Se ha hablado mucho esta semana de Natacha Jaitt, de Mirtha Legrand, de Nacho Viale y de comunicadores/artistas/políticos supuestamente vinculados a una red de pedofilia. Menos nos hemos ocupado (este diario fue una de las pocas excepciones) de los menores abusados, las verdaderas víctimas. Y casi nada prestamos atención al periodismo que practicamos, que ha hecho su aporte a la inmunda dinámica del escándalo.
¿Cómo llegamos a esto? De múltiples maneras. Analicemos algunas de ellas.
Una. La transformación de la industria generadora de contenidos periodísticos y las nuevas tecnologías multiplicaron los destinos de nuestro trabajo y la interacción con ellos. Pero al mismo tiempo nos hicieron más frágiles: el periodismo de calidad es más caro que la simple amplificación del declaracionismo altisonante y de escandaletes reales o ficticios, que obtienen mayores audiencias en cualquier formato. Se traduce en rating, faveos y clicks. El imperio de lo que mide.
Dos. A ningún gobierno le gusta el periodismo crítico. Pero el kirchnerismo se animó a ir a un extremo poco transitado en el nuevo siglo, al menos en repúblicas desarrolladas institucionalmente: premios para los acólitos, castigos para los críticos. Esa grieta que no se cierra causó y causa salvajismos de ambos lados, hoy alimentados además por una administración que se beneficia con la comparación. Así, muchos de los periodistas y medios referentes hacen su tarea de manera tuerta: cuento lo que es funcional a mi lado de la grieta. Ciertos ejemplos son el colmo, como las falsas revelaciones de supuestas cuentas sin declarar de Máximo Kirchner en EE.UU. o el presunto secuestro seguido de torturas de Santiago Maldonado por parte de la Gendarmería. Apenas dos. Hay muchos, demasiados, más.
Tres. Los motivos anteriores, sumada cierta tentación natural que puede tener el ser humano a la vanidad, convirtieron a gran parte de los colegas con mayor exposición en una suerte de vedettes protagónicas, dejando en segundo plano si lo que cuentan o muestran es realmente verificable. El ego y la confusión se potencian con las audiencias agrietadas, que no toleran otra cosa que no sea lo que ellas creen. Así, el fanatismo se retroalimenta a niveles exasperantes. La verdad no importa, solo es cuestión de fe. Y varios periodistas se sienten intocables, negados a cualquier autocrítica.

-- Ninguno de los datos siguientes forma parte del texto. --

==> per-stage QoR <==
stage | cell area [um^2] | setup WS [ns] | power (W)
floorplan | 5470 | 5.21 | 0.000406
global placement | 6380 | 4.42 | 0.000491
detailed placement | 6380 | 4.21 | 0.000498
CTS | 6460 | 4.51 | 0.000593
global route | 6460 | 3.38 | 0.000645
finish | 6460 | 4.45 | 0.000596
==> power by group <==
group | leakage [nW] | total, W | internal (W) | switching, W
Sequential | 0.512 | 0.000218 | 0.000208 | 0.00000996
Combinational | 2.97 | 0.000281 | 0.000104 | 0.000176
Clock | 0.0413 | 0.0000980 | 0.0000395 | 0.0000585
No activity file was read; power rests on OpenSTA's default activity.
**config.mk**
```make
export PLATFORM = sky130hd
export DESIGN_NAME = asc_channel
export DESIGN_NICKNAME = d
export VERILOG_FILES = /design/src/asc_pkg.sv /design/src/asc_buf_if.sv /design/src/asc_rx_buffer.sv /design/src/asc_channel.sv
export VERILOG_INCLUDE_DIRS = /design/src /design/src/src
export SDC_FILE = /design/constraint.sdc
export NUM_CORES = 1
export LEC_CHECK = 0
export ABC_AREA = 1
export CORE_MARGIN = 2
export CORE_UTILIZATION = 64
export CTS_CLUSTER_DIAMETER = 50
export DETAILED_ROUTE_END_ITERATION = 6
export DONT_BUFFER_PORTS = 1
export PLACE_DENSITY = 0.87
export SLEW_MARGIN = 40
export SYNTH_ARGS = -nofsm -noshare
export SYNTH_HDL_FRONTEND = slang
export SYNTH_SLANG_ARGS = --single-unit
```
**constraint.sdc**
```tcl
create_clock -name clk -period 3.45 [get_ports clk]
set_input_delay 0.345 -clock clk [delete_from_list [all_inputs] [get_ports clk]]
set_output_delay 0.345 -clock clk [all_outputs]
set_load 0.03 [all_outputs]
```
<file path="config.mk">
export PLATFORM = sky130hd
export DESIGN_NAME = fsk_demod_detect_config
export DESIGN_NICKNAME = d
export VERILOG_FILES = /design/src/design/fsk_detect_pkg.sv /design/src/design/multilevel_slicer.sv /design/src/design/symbol_delay_line.sv /design/src/design/fsk_demod_detect_config.sv
export SDC_FILE = /design/constraint.sdc
export NUM_CORES = 2
export LEC_CHECK = 0
export BUFFER_PORTS_ARGS = -buffer_cell sky130_fd_sc_hd__buf_4
export CAP_MARGIN = 20
export CORE_MARGIN = 5
export CORE_UTILIZATION = 35
export CTS_BUF_LIST = sky130_fd_sc_hd__clkbuf_4
export DETAILED_ROUTE_END_ITERATION = 16
export PLACE_DENSITY = 0.49
export SLEW_MARGIN = 20
export SYNTH_ARGS = -nofsm -noshare
export SYNTH_HDL_FRONTEND = slang
export SYNTH_SLANG_ARGS = --single-unit
</file>
<file path="constraint.sdc">
create_clock -name i_mclk -period 9.9 [get_ports i_mclk]
set_input_delay 0.495 -clock i_mclk [delete_from_list [all_inputs] [get_ports i_mclk]]
set_output_delay 0.495 -clock i_mclk [all_outputs]
set_load 0.01 [all_outputs]
</file>
<file path="src/design/fsk_detect_pkg.sv">
// Shared constants, field layout and decode helpers for the FSK detection block
package fsk_detect_pkg;

  // Register byte offsets
  localparam logic [3:0] ADDR_DEMOD_SETUP = 4'h0;
  localparam logic [3:0] ADDR_DETECT_SETUP = 4'h4;
  localparam logic [3:0] ADDR_SYMBOL_DIV = 4'h8;
  localparam logic [3:0] ADDR_STATUS = 4'hC;

  // Demodulator setup fields
  localparam int SEL_LSB = 4;
  localparam int SEL_MSB = 6;
  localparam int COEF_ODD_BIT = 7;
  localparam int COEF_HALF_LSB = 8;
  localparam int COEF_HALF_MSB = 9;
  localparam int CORR_BW_LSB = 10;
  localparam int CORR_BW_MSB = 19;
  localparam int POST_BW_LSB = 20;
  localparam int POST_BW_MSB = 29;

  // Detector setup fields
  localparam int SLICE_LSB = 4;
  localparam int SLICE_MSB = 10;
  localparam int TRELLIS_BIT = 11;
  localparam int PHASE_CORR_BIT = 12;
  localparam int PATH_LSB = 13;
  localparam int PATH_MSB = 14;
  localparam int RECOV_LSB = 15;
  localparam int RECOV_MSB = 21;
  localparam int QUAL_LSB = 22;
  localparam int QUAL_MSB = 25;

  // Reset values
  localparam logic [31:0] DEMOD_SETUP_RST = 32'h0000_0000;
  localparam logic [31:0] DETECT_SETUP_RST = 32'h03C0_1000;
  localparam logic [15:0] SYMBOL_DIV_RST = 16'h0000;

  // Demodulator select codes
  localparam logic [2:0] SEL_LINEAR = 3'h0;
  localparam logic [2:0] SEL_CORR_2FSK = 3'h1;
  localparam logic [2:0] SEL_CORR_3FSK = 3'h2;
  localparam logic [2:0] SEL_CORR_4FSK = 3'h3;

  // Timing and scaling
  localparam logic [4:0] OVERSAMPLE_LAST = 5'h1F;
  localparam logic [4:0] PHASE_REALIGN = 5'h10;
  localparam int THR_SHIFT = 4;
  localparam logic [9:0] ENV_BW = 10'h008;

  typedef enum {MODE_LINEAR, MODE_2FSK, MODE_3FSK, MODE_4FSK, MODE_OFF} mode_t;

  // Map the select field onto a demodulation mode
  function automatic mode_t decode_mode(input logic [2:0] sel);
    if (sel == SEL_LINEAR) decode_mode = MODE_LINEAR;
    else if (sel == SEL_CORR_2FSK) decode_mode = MODE_2FSK;
    else if (sel == SEL_CORR_3FSK) decode_mode = MODE_3FSK;
    else if (sel == SEL_CORR_4FSK) decode_mode = MODE_4FSK;
    else decode_mode = MODE_OFF;
  endfunction : decode_mode

  // Trellis path memory depth in bits
  function automatic logic [5:0] path_depth(input logic [1:0] code);
    case (code)
      2'h0: path_depth = 6'h04;
      2'h1: path_depth = 6'h06;
      2'h2: path_depth = 6'h08;
      default: path_depth = 6'h20;
    endcase
  endfunction : path_depth

endpackage : fsk_detect_pkg

</file>
<file path="src/design/multilevel_slicer.sv">
// Multilevel threshold slicer for two, three and four level symbols
`timescale 1ns/100ps
module multilevel_slicer (
  // Clock and reset
  input wire logic i_mclk,
  input wire logic i_sys_rst,
  // Sample and controls
  input wire logic i_strobe,
  input wire logic signed [15:0] i_sample,
  input wire logic signed [15:0] i_centre,
  input wire logic [6:0] i_slice_level,
  input wire logic [1:0] i_levels,
  // Decision
  output logic [1:0] o_symbol
);

  logic signed [15:0] thr;
  logic signed [16:0] rel;

  // Offset threshold is placed symmetrically about the centre
  assign thr = $signed(16'({i_slice_level, {fsk_detect_pkg::THR_SHIFT{1'b0}}}));
  assign rel = 17'(i_sample) - 17'(i_centre);

  // Decide on each strobe; levels 0 = two, 1 = three, 2 = four
  always_ff @(posedge i_mclk or posedge i_sys_rst) begin
    if (i_sys_rst) begin
      o_symbol <= 2'h0;
    end else if (i_strobe) begin
      case (i_levels)
        2'h1: begin
          if (rel > 17'(thr)) o_symbol <= 2'h1;
          else if (rel < -17'(thr)) o_symbol <= 2'h3;
          else o_symbol <= 2'h0;
        end
        2'h2: begin
          if (rel > 17'(thr)) o_symbol <= 2'h3;
          else if (rel >= 17'sh0) o_symbol <= 2'h2;
          else if (rel >= -17'(thr)) o_symbol <= 2'h1;
          else o_symbol <= 2'h0;
        end
        default: o_symbol <= {1'b0, ~rel[16]};
      endcase
    end
  end

endmodule : multilevel_slicer

</file>
<file path="src/design/symbol_delay_line.sv">
// Programmable symbol delay that models the trellis decision latency
`timescale 1ns/100ps
module symbol_delay_line (
  // Clock and reset
  input wire logic i_mclk,
  input wire logic i_sys_rst,
  // Stream
  input wire logic i_push,
  input wire logic [1:0] i_symbol,
  input wire logic [6:0] i_length,
  // Delayed symbol, valid in the push cycle
  output logic [1:0] o_symbol
);

  logic [1:0] store [64];
  logic [5:0] wr_ptr;

  // Oldest entry sits length pushes back
  assign o_symbol = store[wr_ptr - i_length[5:0]];

  // Write pointer
  always_ff @(posedge i_mclk or posedge i_sys_rst) begin
    if (i_sys_rst) begin
      wr_ptr <= 6'h00;
    end else if (i_push) begin
      wr_ptr <= wr_ptr + 6'h01;
    end
  end

  // Symbol storage
  always_ff @(posedge i_mclk) begin
    if (i_push) begin
      store[wr_ptr] <= i_symbol;
    end
  end

endmodule : symbol_delay_line

</file>
<file path="src/design/fsk_demod_detect_config.sv">
// FSK demodulation path: setup registers, post filter, slicing, trellis delay and clock recovery
// Behaviour
// - Select codes 001, 010, 011 choose correlator 2FSK, 3FSK, 4FSK.
// - Select code 000 chooses linear discriminator, usable for 2FSK only.
// - Correlator bandwidth is the ten-bit field at bits 10 to 19.
// - 2FSK/3FSK coefficient bits follow K parity and half parity.
// - 4FSK coefficient: odd bit from K parity, half bits forced 00.
// - Post filter bandwidth from bits 20 to 29, second order low pass.
// - Detector bit 11 high enables 3FSK trellis detection.
// - Detector bit 11 low uses two-threshold 3FSK slicing.
// - Path memory 4, 6, 8 or 32 bits from bits 13 to 14.
// - Seven-bit slice level at bits 4 to 10 drives 3FSK detection.
// - Detector bit 12 high enables phase correction in 3FSK recovery.
// - Recovery decision threshold from bits 15 to 21.
// - Bits 22 to 25 set the 3FSK preamble qualifying time.
// - Trellis detection adds twice the path memory depth of latency.
// - Slice levels sit symmetrically about zero, or about the slow average in linear mode; 4FSK adds a zero level.
// - Recovery oversampling runs at 32 times the symbol rate.
`timescale 1ns/100ps
module fsk_demod_detect_config (
  // Clock and reset
  input wire logic i_mclk,
  input wire logic i_sys_rst,
  // Register port
  input wire logic [3:0] i_addr,
  input wire logic [31:0] i_wdata,
  input wire logic i_wr,
  input wire logic i_rd,
  output logic [31:0] o_rdata,
  // Discriminator samples, same clock domain
  input wire logic i_sample_valid,
  input wire logic signed [15:0] i_corr_sample,
  input wire logic signed [15:0] i_linear_sample,
  // Correlator configuration
  output logic o_corr_enable,
  output logic [9:0] o_corr_bw,
  output logic o_corr_odd,
  output logic [1:0] o_corr_half,
  // Recovered data
  output logic [1:0] o_rx_symbol,
  output logic o_rx_valid,
  output logic o_preamble_found
);

  logic [31:0] demod_setup;
  logic [31:0] detect_setup;
  logic [15:0] symbol_div;
  fsk_detect_pkg::mode_t mode;
  logic signed [15:0] filt_a;
  logic signed [15:0] filt_b;
  logic signed [15:0] envelope;
  logic signed [15:0] src_sample;
  logic signed [15:0] centre;
  logic signed [15:0] recov_thr;
  logic [1:0] levels;
  logic [1:0] slice_symbol;
  logic [1:0] delayed_symbol;
  logic [1:0] prev_symbol;
  logic [6:0] delay_length;
  logic trellis_on;
  logic [15:0] div_cnt;
  logic ovs_en;
  logic [4:0] phase;
  logic symbol_strobe;
  logic strobe_d;
  logic polarity;
  logic next_polarity;
  logic [3:0] qual_cnt;
  // Setup fields used by several parts of the path
  logic [9:0] post_bw;
  logic [6:0] slice_level;
  logic [6:0] recov_level;
  logic [1:0] path_code;
  logic [3:0] qual_time;

  // One filter step: y + (x - y) * bw / 2048
  function automatic logic signed [15:0] lp_step(input logic signed [15:0] y,
                                                  input logic signed [15:0] x,
                                                  input logic [9:0] bw);
    logic signed [16:0] diff;
    logic signed [27:0] prod;
    diff = 17'(x) - 17'(y);
    // The product keeps eleven fraction bits until the shift
    prod = 28'(diff) * $signed({1'b0, bw});
    lp_step = 16'(18'(y) + 18'(prod >>> 11));
  endfunction : lp_step

  // Demodulator setup register
  always_ff @(posedge i_mclk or posedge i_sys_rst) begin
    if (i_sys_rst) begin
      demod_setup <= fsk_detect_pkg::DEMOD_SETUP_RST;
    end else if (i_wr && (i_addr == fsk_detect_pkg::ADDR_DEMOD_SETUP)) begin
      demod_setup <= i_wdata;
    end
  end

  // Detector setup register
  always_ff @(posedge i_mclk or posedge i_sys_rst) begin
    if (i_sys_rst) begin
      detect_setup <= fsk_detect_pkg::DETECT_SETUP_RST;
    end else if (i_wr && (i_addr == fsk_detect_pkg::ADDR_DETECT_SETUP)) begin
      detect_setup <= i_wdata;
    end
  end

  // Symbol divider register; the upper half of the word is not stored
  always_ff @(posedge i_mclk or posedge i_sys_rst) begin
    if (i_sys_rst) begin
      symbol_div <= fsk_detect_pkg::SYMBOL_DIV_RST;
    end else if (i_wr && (i_addr == fsk_detect_pkg::ADDR_SYMBOL_DIV)) begin
      symbol_div <= i_wdata[15:0];
    end
  end

  // Register reads, answered in the next cycle; unmapped reads return zero
  always_ff @(posedge i_mclk or posedge i_sys_rst) begin
    if (i_sys_rst) begin
      o_rdata <= 32'h0000_0000;
    end else if (i_rd) begin
      if (i_addr == fsk_detect_pkg::ADDR_DEMOD_SETUP) begin
        o_rdata <= demod_setup;
      end else if (i_addr == fsk_detect_pkg::ADDR_DETECT_SETUP) begin
        o_rdata <= detect_setup;
      end else if (i_addr == fsk_detect_pkg::ADDR_SYMBOL_DIV) begin
        o_rdata <= {16'h0000, symbol_div};
      end else if (i_addr == fsk_detect_pkg::ADDR_STATUS) begin
        // Status packs symbol, count, trellis flag and preamble flag
        o_rdata <= {24'h00_0000, o_preamble_found, trellis_on, qual_cnt, o_rx_symbol};
      end else begin
        o_rdata <= 32'h0000_0000;
      end
    end
  end

  assign mode = fsk_detect_pkg::decode_mode(
      demod_setup[fsk_detect_pkg::SEL_MSB:fsk_detect_pkg::SEL_LSB]);

  // Field extraction from the two setup words
  assign post_bw = demod_setup[fsk_detect_pkg::POST_BW_MSB:fsk_detect_pkg::POST_BW_LSB];
  assign slice_level = detect_setup[fsk_detect_pkg::SLICE_MSB:fsk_detect_pkg::SLICE_LSB];
  assign recov_level = detect_setup[fsk_detect_pkg::RECOV_MSB:fsk_detect_pkg::RECOV_LSB];
  assign path_code = detect_setup[fsk_detect_pkg::PATH_MSB:fsk_detect_pkg::PATH_LSB];
  assign qual_time = detect_setup[fsk_detect_pkg::QUAL_MSB:fsk_detect_pkg::QUAL_LSB];

  // Correlator controls follow the setup register
  always_ff @(posedge i_mclk or posedge i_sys_rst) begin
    if (i_sys_rst) begin
      o_corr_enable <= 1'b0;
      o_corr_bw <= 10'h000;
      o_corr_odd <= 1'b0;
      o_corr_half <= 2'h0;
    end else begin
      o_corr_enable <= (mode == fsk_detect_pkg::MODE_2FSK) ||
                       (mode == fsk_detect_pkg::MODE_3FSK) ||
                       (mode == fsk_detect_pkg::MODE_4FSK);
      o_corr_bw <= demod_setup[fsk_detect_pkg::CORR_BW_MSB:fsk_detect_pkg::CORR_BW_LSB];
      o_corr_odd <= demod_setup[fsk_detect_pkg::COEF_ODD_BIT];
      if (mode == fsk_detect_pkg::MODE_4FSK) begin
        o_corr_half <= 2'h0;
      end else begin
        o_corr_half <= demod_setup[fsk_detect_pkg::COEF_HALF_MSB:fsk_detect_pkg::COEF_HALF_LSB];
      end
    end
  end

  assign src_sample = (mode == fsk_detect_pkg::MODE_LINEAR) ? i_linear_sample : i_corr_sample;

  // second order post filter as two cascaded first order sections
  // Both sections share one bandwidth, so the response does not overshoot
  always_ff @(posedge i_mclk or posedge i_sys_rst) begin
    if (i_sys_rst) begin
      filt_a <= 16'sh0000;
      filt_b <= 16'sh0000;
    end else if (i_sample_valid) begin
      filt_a <= lp_step(filt_a, src_sample,
                        post_bw);
      filt_b <= lp_step(filt_b, filt_a,
                        post_bw);
    end
  end

  // Slow average that tracks the frequency offset for the linear slicer
  always_ff @(posedge i_mclk or posedge i_sys_rst) begin
    if (i_sys_rst) begin
      envelope <= 16'sh0000;
    end else if (i_sample_valid) begin
      envelope <= lp_step(envelope, filt_b, fsk_detect_pkg::ENV_BW);
    end
  end

  // centre at zero except linear
  // Linear mode slices against the slow average to cancel a frequency offset
  assign centre = (mode == fsk_detect_pkg::MODE_LINEAR) ? envelope : 16'sh0000;
  assign levels = (mode == fsk_detect_pkg::MODE_3FSK) ? 2'h1 :
                  (mode == fsk_detect_pkg::MODE_4FSK) ? 2'h2 : 2'h0;

  multilevel_slicer u_slicer (
    .i_mclk(i_mclk),
    .i_sys_rst(i_sys_rst),
    .i_strobe(symbol_strobe),
    .i_sample(filt_b),
    .i_centre(centre),
    .i_slice_level(slice_level),
    .i_levels(levels),
    .o_symbol(slice_symbol)
  );

  assign trellis_on = detect_setup[fsk_detect_pkg::TRELLIS_BIT] &&
                      (mode == fsk_detect_pkg::MODE_3FSK);
  // twice the path depth
  // The delay line runs in every mode, so a depth change needs no flush
  assign delay_length = {fsk_detect_pkg::path_depth(path_code), 1'b0};

  symbol_delay_line u_delay (
    .i_mclk(i_mclk),
    .i_sys_rst(i_sys_rst),
    .i_push(strobe_d),
    .i_symbol(slice_symbol),
    .i_length(delay_length),
    .o_symbol(delayed_symbol)
  );

  // oversampling enable from the symbol divider
  // A divider value of N gives one tick every N+1 clocks
  always_ff @(posedge i_mclk or posedge i_sys_rst) begin
    if (i_sys_rst) begin
      div_cnt <= 16'h0000;
      ovs_en <= 1'b0;
    end else if (div_cnt >= symbol_div) begin
      div_cnt <= 16'h0000;
      ovs_en <= 1'b1;
    end else begin
      div_cnt <= div_cnt + 16'h0001;
      ovs_en <= 1'b0;
    end
  end

  // recovery threshold scaled to samples
  // Scaled into sample units like the slice level
  assign recov_thr = $signed(16'({recov_level, {fsk_detect_pkg::THR_SHIFT{1'b0}}}));

  // Polarity with hysteresis, flips only past the recovery threshold
  always_comb begin
    next_polarity = polarity;
    if (filt_b > recov_thr) next_polarity = 1'b1;
    else if (filt_b < -recov_thr) next_polarity = 1'b0;
  end

  always_ff @(posedge i_mclk or posedge i_sys_rst) begin
    if (i_sys_rst) begin
      polarity <= 1'b0;
    end else if (ovs_en) begin
      polarity <= next_polarity;
    end
  end

  // phase counter, realigned on a transition when correction is on
  always_ff @(posedge i_mclk or posedge i_sys_rst) begin
    if (i_sys_rst) begin
      phase <= 5'h00;
    end else if (ovs_en) begin
      if (detect_setup[fsk_detect_pkg::PHASE_CORR_BIT] && (next_polarity != polarity)) begin
        phase <= fsk_detect_pkg::PHASE_REALIGN;
      end else begin
        phase <= phase + 5'h01;
      end
    end
  end

  // One decision per 32 oversampling ticks
  assign symbol_strobe = ovs_en && (phase == fsk_detect_pkg::OVERSAMPLE_LAST);

  always_ff @(posedge i_mclk or posedge i_sys_rst) begin
    if (i_sys_rst) begin
      strobe_d <= 1'b0;
    end else begin
      strobe_d <= symbol_strobe;
    end
  end

  // output the delayed or direct decision
  always_ff @(posedge i_mclk or posedge i_sys_rst) begin
    if (i_sys_rst) begin
      o_rx_symbol <= 2'h0;
      o_rx_valid <= 1'b0;
    end else begin
      o_rx_valid <= strobe_d && (mode != fsk_detect_pkg::MODE_OFF);
      // Unused select codes update nothing, so the symbol never moves without a pulse
      if (strobe_d && (mode != fsk_detect_pkg::MODE_OFF)) begin
        o_rx_symbol <= trellis_on ? delayed_symbol : slice_symbol;
      end
    end
  end

  // preamble qualifier counts successive symbol changes in 3FSK
  // A repeated symbol clears the count, so noise cannot build up a false find
  always_ff @(posedge i_mclk or posedge i_sys_rst) begin
    if (i_sys_rst) begin
      qual_cnt <= 4'h0;
      prev_symbol <= 2'h0;
      o_preamble_found <= 1'b0;
    end else if (mode != fsk_detect_pkg::MODE_3FSK) begin
      qual_cnt <= 4'h0;
      o_preamble_found <= 1'b0;
    end else if (strobe_d) begin
      prev_symbol <= slice_symbol;
      if (slice_symbol == prev_symbol) begin
        qual_cnt <= 4'h0;
        o_preamble_found <= 1'b0;
      end else if (qual_cnt >= qual_time) begin
        o_preamble_found <= 1'b1;
      end else begin
        qual_cnt <= qual_cnt + 4'h1;
      end
    end
  end

endmodule : fsk_demod_detect_config

</file>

Todo esto puede explicar la baja credibilidad actual del periodismo, donde lo militante y lo profesional parecen empastarse como si todos fuéramos lo mismo, no siéndolo.
Semejante caldo de cultivo es el marco ideal para que Jaitt o quien sea detone un manto de sospecha sobre comunicadores muy visibles y una parte considerable de la sociedad (ni hablar de la que hace de las redes sociales su hábitat) las considere justificadas. Si somos truchos. Si nos la pasamos operando. Si nos paga el Gobierno (el anterior o el actual). Si somos corruptos. Si recibimos sobres de los servicios. Si lamemos las medias de quienes nos contratan, que en esa percepción maniquea son peores que nosotros, los cagatintas.
Venimos tocando fondo hace rato y ya va siendo hora de que reconstruyamos el profesionalismo periodístico desde la honestidad y el rigor. No exentos de errores, de los cuales aprender y disculparse. El periodismo argentino no escapa al declive nacional, pero sería deseable dejar de ver siempre la paja en el ojo ajeno para ver la del propio. Sería un gran primer paso.